What is being asked:
From the records below, set down exactly the lines starting with the line that contains "dfrtp | 67 | 67 |" and going on through the line that contains "inputs of run". Nothing else is wanted.

Data records:
==> src/rtl/avalon_read_arbiter.sv <==
// avalon_read_arbiter: shares one Avalon-MM read master between two requesters.
// Each requester posts a base byte address and a word count. Grants are
// round-robin and never preempted. Words are returned with a per-requester
// valid strobe, and completion is signalled with a one-cycle done pulse.
// Optional feature macro: ARB_TIMEOUT_EN adds an acknowledge watchdog that
// abandons a transaction after TIMEOUT_CYCLES READ cycles without an ack.
module avalon_read_arbiter #(
  parameter int INTERFACE_WIDTH_BITS = 128,
  parameter int INTERFACE_ADDR_BITS  = 26,
  parameter int LEN_BITS             = 10,
  parameter int TIMEOUT_CYCLES       = 255
) (
  input  logic                              clk,
  input  logic                              reset,
  input  logic [1:0]                        req_start,
  input  logic [2*INTERFACE_ADDR_BITS-1:0]  req_base_address,
  input  logic [2*LEN_BITS-1:0]             req_length,
  output logic [1:0]                        req_busy,
  output logic [INTERFACE_WIDTH_BITS-1:0]   rd_data,
  output logic [1:0]                        rd_valid,
  output logic [LEN_BITS-1:0]               rd_index,
  output logic [1:0]                        req_done,
  output logic [1:0]                        req_error,
  output logic [INTERFACE_ADDR_BITS-1:0]    interface_address,
  output logic [INTERFACE_WIDTH_BITS/8-1:0] interface_byte_enable,
  output logic                              interface_read,
  output logic                              interface_write,
  input  logic [INTERFACE_WIDTH_BITS-1:0]   interface_read_data,
  input  logic                              interface_acknowledge
);

  localparam int                 AW        = INTERFACE_ADDR_BITS;
  localparam int                 BYTES     = INTERFACE_WIDTH_BITS / 8;
  localparam logic [AW-1:0]      ADDR_STEP = AW'(BYTES);
  localparam logic [LEN_BITS-1:0] LEN_ONE  = LEN_BITS'(1);

  typedef enum logic [1:0] {
    IDLE = 2'd0,
    READ = 2'd1,
    NEXT = 2'd2
  } state_t;

  state_t              state, state_next;

  logic [AW-1:0]       slot_addr [2];
  logic [LEN_BITS-1:0] slot_len  [2];
  logic                last_grant;
  logic                gnt;
  logic [LEN_BITS-1:0] count;
  logic [LEN_BITS-1:0] word_idx;
  logic                grant_vld;
  logic                grant_sel;
  logic                tmo_hit;
  logic [1:0]          busy_set;
  logic [1:0]          busy_clr;

  assign interface_read        = (state == READ);
  assign interface_byte_enable = '1;
  assign interface_write       = 1'b0;

  // A start is only accepted while the requester is idle; later pulses are dropped.
  assign busy_set = req_start & ~req_busy;

  // State register.
  always_ff @(posedge clk) begin
    if (reset) state <= IDLE;
    else       state <= state_next;
  end

  // Next-state, round-robin grant selection and busy release.
  always_comb begin
    state_next = state;
    grant_vld  = 1'b0;
    grant_sel  = 1'b0;
    busy_clr   = 2'b00;
    case (state)
      IDLE: begin
        if (req_busy != 2'b00) begin
          grant_vld = 1'b1;
          // On a tie the requester not granted last wins.
          grant_sel = (req_busy == 2'b11) ? ~last_grant : req_busy[1];
          if (slot_len[grant_sel] == '0) busy_clr[grant_sel] = 1'b1;
          else                           state_next = READ;
        end
      end
      READ: begin
        if (interface_acknowledge) begin
          state_next = NEXT;
        end else if (tmo_hit) begin
          state_next    = IDLE;
          busy_clr[gnt] = 1'b1;
        end
      end
      NEXT: begin
        if (count == LEN_ONE) begin
          state_next    = IDLE;
          busy_clr[gnt] = 1'b1;
        end else begin
          state_next = READ;
        end
      end
      default: state_next = IDLE;
    endcase
  end

  // Pending-slot capture of base address and length on an accepted start.
  always_ff @(posedge clk) begin
    for (int r = 0; r < 2; r++) begin
      if (busy_set[r]) begin
        slot_addr[r] <= req_base_address[r*AW +: AW];
        slot_len[r]  <= req_length[r*LEN_BITS +: LEN_BITS];
      end
    end
  end

  // Transaction datapath: grant bookkeeping, address walk, read-data return.
  always_ff @(posedge clk) begin
    if (reset) begin
      req_busy          <= '0;
      last_grant        <= 1'b1;
      gnt               <= 1'b0;
      interface_address <= '0;
      count             <= '0;
      word_idx          <= '0;
      rd_data           <= '0;
      rd_valid          <= '0;
      rd_index          <= '0;
      req_done          <= '0;
    end else begin
      rd_valid <= '0;
      req_done <= '0;
      req_busy <= (req_busy | busy_set) & ~busy_clr;
      case (state)
        IDLE: begin
          if (grant_vld) begin
            gnt               <= grant_sel;
            last_grant        <= grant_sel;
            interface_address <= slot_addr[grant_sel];
            count             <= slot_len[grant_sel];
            word_idx          <= '0;
            if (slot_len[grant_sel] == '0) req_done[grant_sel] <= 1'b1;
          end
        end
        READ: begin
          if (interface_acknowledge) begin
            rd_data       <= interface_read_data;
            rd_valid[gnt] <= 1'b1;
            rd_index      <= word_idx;
            if (count == LEN_ONE) req_done[gnt] <= 1'b1;
          end else if (tmo_hit) begin
            req_done[gnt] <= 1'b1;
          end
        end
        NEXT: begin
          // Address wraps silently at the top of the byte-address space.
          interface_address <= interface_address + ADDR_STEP;
          count             <= count - LEN_ONE;
          word_idx          <= word_idx + LEN_ONE;
        end
        default: ;
      endcase
    end
  end

`ifdef ARB_TIMEOUT_EN
  localparam int TW = $clog2(TIMEOUT_CYCLES + 1);

  logic [TW-1:0] tmo_cnt;

  assign tmo_hit = (state == READ) && !interface_acknowledge &&
                   (tmo_cnt == TW'(TIMEOUT_CYCLES - 1));

  // Watchdog: counts READ cycles without ack, restarting on every READ entry.
  always_ff @(posedge clk) begin
    if (reset)               tmo_cnt <= '0;
    else if (state != READ)  tmo_cnt <= '0;
    else if (!tmo_hit)       tmo_cnt <= tmo_cnt + TW'(1);
  end

  // Error pulse, raised together with the done pulse on a watchdog expiry.
  always_ff @(posedge clk) begin
    if (reset) begin
      req_error <= '0;
    end else begin
      req_error <= '0;
      if (tmo_hit) req_error[gnt] <= 1'b1;
    end
  end
`else
  localparam int unused_timeout_cycles = TIMEOUT_CYCLES;

  assign tmo_hit   = 1'b0;
  assign req_error = 2'b00;
`endif

endmodule
[src/rtl/refill_arbiter.sv]
`default_nettype none
// ============================================================================
// Module   : refill_arbiter
// Brief    : Round-robin arbiter sharing one line-refill read port between
//            the icache and dcache; steers returning beats to the winner.
// Revision : 1.0
// ============================================================================
module refill_arbiter #(
    parameter int BEATS_PER_LINE = 8,
    parameter int OFFSET_W       = 6
) (
    input  logic                              clk,
    input  logic                              rst,
    input  logic                              ic_req,
    input  logic [63:0]                       ic_addr,
    output logic                              ic_gnt,
    output logic                              ic_beat_valid,
    output logic                              ic_done,
    input  logic                              dc_req,
    input  logic [63:0]                       dc_addr,
    output logic                              dc_gnt,
    output logic                              dc_beat_valid,
    output logic                              dc_done,
    output logic [63:0]                       beat_data,
    output logic [$clog2(BEATS_PER_LINE)-1:0] beat_idx,
    output logic                              mem_req,
    output logic [63:0]                       mem_addr,
    input  logic                              mem_ack,
    input  logic                              mem_beat_valid,
    input  logic [63:0]                       mem_data,
    input  logic                              mem_last,
    output logic                              err
);

    localparam int               IDX_W     = $clog2(BEATS_PER_LINE);
    localparam logic [IDX_W-1:0] LAST_IDX  = IDX_W'(BEATS_PER_LINE - 1);
    localparam logic [IDX_W-1:0] ONE_IDX   = IDX_W'(1);
    localparam logic [63:0]      ADDR_MASK = ~((64'd1 << OFFSET_W) - 64'd1);

    typedef enum logic [1:0] {
        IDLE = 2'd0,
        REQ  = 2'd1,
        DATA = 2'd2,
        DONE = 2'd3
    } state_t;

    state_t             state, state_next;
    logic               gnt_ic, gnt_ic_next;
    logic               gnt_dc, gnt_dc_next;
    logic [63:0]        addr, addr_next;
    logic [IDX_W-1:0]   cnt, cnt_next;
    logic               last_dc, last_dc_next;
    logic               err_q, err_next;
    logic               pick_dc;

    // On a tie the requester that did not win the previous line gets the port.
    assign pick_dc = dc_req && (!ic_req || !last_dc);

    always_ff @(posedge clk or negedge rst) begin
        if (!rst) begin
            state   <= IDLE;
            gnt_ic  <= 1'b0;
            gnt_dc  <= 1'b0;
            addr    <= '0;
            cnt     <= '0;
            last_dc <= 1'b0;
            err_q   <= 1'b0;
        end else begin
            state   <= state_next;
            gnt_ic  <= gnt_ic_next;
            gnt_dc  <= gnt_dc_next;
            addr    <= addr_next;
            cnt     <= cnt_next;
            last_dc <= last_dc_next;
            err_q   <= err_next;
        end
    end

    always_comb begin
        state_next   = state;
        gnt_ic_next  = gnt_ic;
        gnt_dc_next  = gnt_dc;
        addr_next    = addr;
        cnt_next     = cnt;
        last_dc_next = last_dc;
        err_next     = err_q;
        case (state)
            IDLE: begin
                if (ic_req || dc_req) begin
                    gnt_ic_next = !pick_dc;
                    gnt_dc_next = pick_dc;
                    addr_next   = (pick_dc ? dc_addr : ic_addr) & ADDR_MASK;
                    cnt_next    = '0;
                    state_next  = REQ;
                end
            end
            REQ: begin
                if (mem_ack) begin
                    state_next = DATA;
                end
            end
            DATA: begin
                if (mem_beat_valid) begin
                    cnt_next = cnt + ONE_IDX;
                    if (cnt == LAST_IDX) begin
                        state_next = DONE;
                        if (!mem_last) begin
                            err_next = 1'b1;
                        end
                    end else if (mem_last) begin
                        // Short burst: close the line early and flag it.
                        err_next   = 1'b1;
                        state_next = DONE;
                    end
                end
            end
            DONE: begin
                last_dc_next = gnt_dc;
                gnt_ic_next  = 1'b0;
                gnt_dc_next  = 1'b0;
                state_next   = IDLE;
            end
            default: begin
                state_next = IDLE;
            end
        endcase
    end

    assign ic_gnt        = gnt_ic;
    assign dc_gnt        = gnt_dc;
    assign mem_req       = (state == REQ);
    assign mem_addr      = addr;
    assign err           = err_q;
    assign beat_data     = mem_data;
    assign beat_idx      = cnt;
    assign ic_beat_valid = (state == DATA) && mem_beat_valid && gnt_ic;
    assign dc_beat_valid = (state == DATA) && mem_beat_valid && gnt_dc;
    assign ic_done       = (state == DONE) && gnt_ic;
    assign dc_done       = (state == DONE) && gnt_dc;

endmodule
`default_nettype wire

[config.mk]
export PLATFORM = sky130hd
export DESIGN_NAME = refill_arbiter
export DESIGN_NICKNAME = d
export VERILOG_FILES = /design/src/rtl/refill_arbiter.sv
export SDC_FILE = /design/constraint.sdc
export NUM_CORES = 1
export LEC_CHECK = 0
export ABC_AREA = 1
export CAP_MARGIN = 20
export CORE_AREA = 2 2 130 132
export DETAILED_ROUTE_END_ITERATION = 6
export DIE_AREA = 0 0 132 134
export PLACE_DENSITY_LB_ADDON = 0.2
export SKIP_CTS_REPAIR_TIMING = 1
export SLEW_MARGIN = 20
export SYNTH_ARGS = -nofsm -noshare
export SYNTH_HDL_FRONTEND = slang
export SYNTH_SLANG_ARGS = --single-unit
[constraint.sdc]
create_clock -name clk -period 1.8 [get_ports clk]
set_input_delay 0.18 -clock clk [delete_from_list [all_inputs] [get_ports clk]]
set_output_delay 0.18 -clock clk [all_outputs]
set_load 0.005 [all_outputs]
==> results_dict.tcl, run 1 <==
set metrics [dict create \
    status "finished, final reports clean" \
    num-fill-cells 1708 \
    htreeDepth 3 \
    drt-initial-drc-count 126 \
    worstSkewPairLatency_ns 0.33 \
    die_area_um2 17700 \
    cts-root-buf "clkbuf_16" \
    finalCritPeriodShare_pct 97.1 \
    path_cells "ha_2 -> nand2_1 -> inv_1 -> clkdlybuf4s50_1" \
    cp.arrival_ns 1.57 \
    min_to "beat_data[22]" \
    grt_overflow_total 0 \
    synth.ff_latch_count 67 \
    holdPathStages 0 \
    powerDensity_nw_per_um2 1510 \
    num_rows 47 \
    grt_pass1_vias 3642 \
    grt_pass1_wl_mm 19.6 \
    design.core.area_um2 16300 \
    clockPowerShare_pct 19.9 \
    min_path_type "input port to primary output" \
    synth_cells 460 \
    fin_util_pct 35.4 \
    cp_slowest_cell "clkdlybuf4s50_1" \
    leakage_nw 2.56 \
    n_antenna_cell 0 \
    period_needed_ns 1.75 \
    synth_area_per_cell_um2 8.06 \
    antenna_found_initial 0 \
    die_h_um 134 \
    gp_routability_congestion 0.735 \
    viasPerCell 4.34 \
    synthDistinctLibCells 20 \
    switching_share_pct 34.7 \
    dpl_cell_area_um2 5430 \
    rsz0062_at_grt "true" \
    synth_top_area_share_pct 45.2 \
    drtPass1Iterations 4 \
    cts_tree "done" \
    fin_area_um2 5770 \
    pwr-share-seq_pct 30.8 \
    final_nets 793 \
    final_layout_size_suffix_gt1_share_pct 6.44 \
    vias 3519 \
    max_freq_mhz 572 \
    io_buffers 191 \
    setup_viol 0 \
    wire_per_inst_um 15.7 \
    netlist_area_um2 3710 \
    end_kind "primary output" \
    cp_top_family "buffers and inverters" \
    dp_hpwl_mm 8.91 \
    irDropWorstVdd_v 0.000598 \
    p_sw_mw 3.02 \
    instances_no_fill 810 \
    place_inst 792 \
    cts.clk_slew.worst_paths_ns 0.05 \
    clkSinkCount 67 \
    cpPeakStageDelay_ns 0.49 \
    drt-total-wl_mm 12.7 \
    drv_cap 0 \
    rr_worst_depth 7 \
    finalMaxSlewViolations 0 \
    register_area_um2 1680 \
    reg2reg_to "mem_addr[41]$_DFFE_PN0P_" \
    die_w_um 132 \
    internal-power_mw 5.69 \
    ff2ff_setup_slack_ns 0.33 \
    gr-usage-met3_pct 3.59 \
    grt_util_met2_pct 25.3 \
    finalSetupTns_ns 0 \
    clock_skew_ns 0.00568 \
    grtUsageMet1_pct 16.1 \
    drc 0 \
    grt_max_degree 68 \
    p_comb_share_pct 49.4 \
    min_from "mem_data[22]" \
    cp.required_ns 1.62 \
    cp_num_buf_inv 2 \
    path_class "flop to primary output" \
    area_growth_syn_to_layout_pct 55.6 \
    multi_input_area_um2 1380 \
    gr-max-usage-layer "met2" \
    yosysWarnings 0 \
    cts_buffers 9 \
    synth_top_cell_by_area "dfrtp_1" \
    clockBufferDepth 2 \
    initial_utilization_pct 22.8 \
    ys_top_cells_by_area "dfrtp_1 (45%), nand3_1 (16%), buf_4 (15%), nand2_1 (14%), ha_1 (2.7%)" \
    yosysSeqAreaShare_pct 45.2 \
    grtUsageTotal_pct 14.2 \
    worstPathMaxFanout 4 \
    postRouteAntennaNets 0 \
    ioPinCount 338 \
    start_kind "flop" \
    rr_startpoint "state[1]$_DFFE_PN0P_" \
    hold_violations 0 \
]
==> registers in the layout, indices dropped and copies added, names as in the netlist <==
signal    flops
err           1
mem_addr     58
beat_idx      3
dc_gnt        1
state         2
last_dc       1
ic_gnt        1
==> Yosys cell counts, drive strengths merged <==
cell and instances:
nand2 142, dfrtp 67, nor2 5, inv 15
ha 8, o21ai 2, nand3 120, buf 91
clkbuf 3, nand4 2, o211ai 2, a21o 1
conb 1, nand3b 1
==> cell families after synthesis <==
kind of cell | synth area share, %
simple gates | 32.1
buf+inv | 19.0
flops | 45.2
fa+ha+maj | 2.70
compound gates | 0.877
other cells | 0.101
==> stage by stage <==
stage	setup slack [ns]	hold slack (ns)	power (mW)
after floorplan	0.397	-0.116	4.58
after global placement	0.163	0.243	6.91
after detailed placement	0.146	0.244	7.00
after CTS	-0.238	-0.127	8.81
after global routing	-0.0250	0.360	9.37
final	0.0516	0.360	8.71
==> cell type report <==
type                       count  share of cell area, %
sequential                    67                   29.1
tap                          220                   4.77
inverter                      15                   1.02
timing repair buffer         204                   36.4
multi-input combinational    289                   23.8
clock buffer                  10                   3.97
clock inverter                 5                  0.954
==> cell usage in the layout, fill, tap and decap left out, drive strengths merged <==
| cell type | Yosys | routed |
|---|---|---|
| nor2 | 5 | 5 |
| o21ai | 2 | 2 |
| bufinv | 0 | 1 |
| clkdlybuf4s50 | 0 | 188 |
| nand4 | 2 | 2 |
| conb | 1 | 6 |
| dlymetal6s2s | 0 | 2 |
| ha | 8 | 8 |
| a21o | 1 | 1 |
| nand3b | 1 | 1 |
| nand3 | 120 | 120 |
| nand2 | 142 | 142 |
| clkbuf | 3 | 10 |
| dlygate4sd3 | 0 | 1 |
| o211ai | 2 | 2 |
| clkinv | 0 | 2 |
| clkinvlp | 0 | 2 |
| buf | 91 | 13 |
| inv | 15 | 15 |
| dfrtp | 67 | 67 |
==> worst max path at each step <==
stage	startpoint	endpoint	slack, ns	cells after the start
2_1_floorplan	state[0]$_DFFE_PN0P_	mem_addr[16]$_DFFE_PN0P_	0.40	8
3_3_place_gp	ic_req	mem_addr[41]$_DFFE_PN0P_	0.16	6
3_5_place_dp	ic_req	mem_addr[41]$_DFFE_PN0P_	0.15	6
4_1_cts	state[0]$_DFFE_PN0P_	dc_beat_valid	-0.24	5
5_1_grt	state[0]$_DFFE_PN0P_	dc_done	-0.03	4
6_report	state[0]$_DFFE_PN0P_	dc_done	0.05	4
==> routing by layer <==
metal  routed length, µm  up-vias
li1                    -     1667
met3                 831       29
met4                 313        0
met2                6560      152
met5                   0        -
met1                4990     1671
==> power groups by stage <==
| stage | combinational [mW] | clock (mW) | sequential, mW |
|---|---|---|---|
| floorplan | 1.86 | 0 | 2.72 |
| global placement | 4.24 | 0 | 2.67 |
| detailed placement | 4.31 | 0 | 2.69 |
| CTS | 4.32 | 1.81 | 2.67 |
| global route | 4.74 | 1.86 | 2.77 |
| finish | 4.30 | 1.73 | 2.68 |
No activity file was read; power rests on OpenSTA's default activity.
==> inputs of run 2 (changes only) <==
Clock period 1.8 ns to 1.9 ns, I/O delays scaled along.
==> results_dict.tcl, run 2 (same netlist as run 1, synthesis figures left out) <==
set metrics [dict create \
    final_nets 793 \
    dp_hpwl_mm 8.74 \
    finalMaxSlewViolations 0 \
    grt_overflow_total 0 \
    area_growth_syn_to_layout_pct 55.4 \
    cts_buffers 9 \
    drtPass1Iterations 4 \
    start_kind "flop" \
    finalSetupTns_ns 0 \
    wire_per_inst_um 15.3 \
    layout_common_cells "clkdlybuf4s50_1 (188), nand2_1 (140), nand3_1 (120), dfrtp_1 (67), inv_1 (13)" \
    gp_routability_congestion 0.731 \
    io_buffers 191 \
    clkSinkCount 67 \
    worstSkewPairLatency_ns 0.32 \
    final_common_cell "clkdlybuf4s50_1" \
    leakage_nw 2.57 \
    dpl_cell_area_um2 5430 \
    initial_utilization_pct 22.8 \
    period_needed_ns 1.85 \
    htreeDepth 3 \
    whs_ns 0.380 \
    viasPerCell 4.33 \
    place_inst 791 \
    cp_num_buf_inv 3 \
    hold_violations 0 \
    min_path_type "input port to primary output" \
    fin_util_pct 35.4 \
    ioPinCount 338 \
    antenna_found_initial 0 \
    cpPeakStageDelay_ns 0.49 \
    clockPowerShare_pct 19.9 \
    drt-total-wl_mm 12.4 \
    num_rows 47 \
    cts_tree "done" \
    grt_pass1_vias 3521 \
    grtUsageTotal_pct 13.9 \
    postRouteAntennaNets 0 \
    num-fill-cells 1691 \
    cp.arrival_ns 1.66 \
    drt-initial-drc-count 126 \
    largest_reg_flops 58 \
    die_w_um 132 \
    cts-root-buf "clkbuf_16" \
    finalCritPeriodShare_pct 97.5 \
    cp.required_ns 1.71 \
    max_freq_mhz 540 \
    final_layout_size_suffix_gt1_share_pct 5.94 \
    p_comb_share_pct 49.2 \
    design.core.area_um2 16300 \
    drv_cap 0 \
    internal-power_mw 5.41 \
    irDropWorstVdd_v 0.000597 \
    fin_area_um2 5760 \
    path_cells "buf_4 -> ha_2 -> nand2_1 -> inv_1 -> clkdlybuf4s50_1" \
    switching_share_pct 34.0 \
    die_h_um 134 \
    die_area_um2 17700 \
    end_kind "primary output" \
    n_antenna_cell 0 \
    worstPathMaxFanout 3 \
    pwr-share-seq_pct 30.9 \
    grt_max_degree 68 \
    clockBufferDepth 2 \
    cp_slowest_cell "clkdlybuf4s50_1" \
    setup_viol 0 \
    vias 3503 \
    cp_top_family "buffers and inverters" \
    clock_skew_ns 0.00594 \
    instances_no_fill 809 \
    cts.clk_slew.worst_paths_ns 0.05 \
    path_class "flop to primary output" \
    grt_pass1_wl_mm 19.2 \
    status "finished, final reports clean" \
    powerDensity_nw_per_um2 1420 \
    drc 0 \
    p_sw_mw 2.79 \
]
-- run 2: layer usage --
layer  GRT usage [%]  vias to the layer above  part of all wire, %
li1                -                     1670                    -
met1            15.9                     1630                   40
met2            24.2                      166                   51
met3            3.44                       37                  6.6
met4            6.94                        0                  2.9
met5               0                        -                    0
-- run 2: metrics by stage --
| stage | setup WS, ns | total power [mW] |
|---|---|---|
| after floorplan | 0.497 | 4.33 |
| after global placement | 0.245 | 6.53 |
| after detailed placement | 0.223 | 6.58 |
| after CTS | -0.156 | 8.30 |
| after global routing | -0.00542 | 8.88 |
| final | 0.0470 | 8.20 |
-- run 2: power groups by stage --
stage / Combinational [mW] / Sequential [mW] / Clock [mW]
2_1_floorplan: 1.76 / 2.58 / 0
3_3_place_gp: 4.01 / 2.53 / 0
3_5_place_dp: 4.04 / 2.54 / 0
4_1_cts: 4.05 / 2.53 / 1.72
5_1_grt: 4.48 / 2.62 / 1.79
6_report: 4.03 / 2.53 / 1.63
-- run 2: cell type report --
cell class | count | area [µm²] | area share (%)
Clock buffer | 11 | 243 | 4.21
Clock inverter | 3 | 40.0 | 0.695
Inverter | 15 | 56.3 | 0.977
Multi-Input combinational cell | 289 | 1370 | 23.8
Sequential cell | 67 | 1680 | 29.1
Tap cell | 220 | 275 | 4.78
Timing Repair Buffer | 204 | 2100 | 36.4
-- run 2: final timing paths --
check	from	to	slack [ns]	depth (start not counted)
min	mem_data[22]	beat_data[22]	0.38	0
min reg2reg	err$_DFFE_PN0P_	err$_DFFE_PN0P_	0.46	1
max	state[0]$_DFFE_PN0P_	dc_done	0.05	5
min in group asynchronous	rst	mem_addr[20]$_DFFE_PN0P_	0.42	3
max in group asynchronous	rst	mem_addr[49]$_DFFE_PN0P_	1.16	3
max reg2reg	state[0]$_DFFE_PN0P_	mem_addr[6]$_DFFE_PN0P_	0.21	8
-- run 2: worst register-to-register path, stage by stage (launching register included) --
cell and delay, ns:
dfrtp_1 0.41, inv_2 0.11, buf_4 0.11, ha_1 0.28, inv_2 0.12, nor2_4 0.18
buf_12 0.20, nand3_1 0.13, nand3_1 0.08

Completed task:
| dfrtp | 67 | 67 |
==> worst max path at each step <==
stage	startpoint	endpoint	slack, ns	cells after the start
2_1_floorplan	state[0]$_DFFE_PN0P_	mem_addr[16]$_DFFE_PN0P_	0.40	8
3_3_place_gp	ic_req	mem_addr[41]$_DFFE_PN0P_	0.16	6
3_5_place_dp	ic_req	mem_addr[41]$_DFFE_PN0P_	0.15	6
4_1_cts	state[0]$_DFFE_PN0P_	dc_beat_valid	-0.24	5
5_1_grt	state[0]$_DFFE_PN0P_	dc_done	-0.03	4
6_report	state[0]$_DFFE_PN0P_	dc_done	0.05	4
==> routing by layer <==
metal  routed length, µm  up-vias
li1                    -     1667
met3                 831       29
met4                 313        0
met2                6560      152
met5                   0        -
met1                4990     1671
==> power groups by stage <==
| stage | combinational [mW] | clock (mW) | sequential, mW |
|---|---|---|---|
| floorplan | 1.86 | 0 | 2.72 |
| global placement | 4.24 | 0 | 2.67 |
| detailed placement | 4.31 | 0 | 2.69 |
| CTS | 4.32 | 1.81 | 2.67 |
| global route | 4.74 | 1.86 | 2.77 |
| finish | 4.30 | 1.73 | 2.68 |
No activity file was read; power rests on OpenSTA's default activity.
==> inputs of run 2 (changes only) <==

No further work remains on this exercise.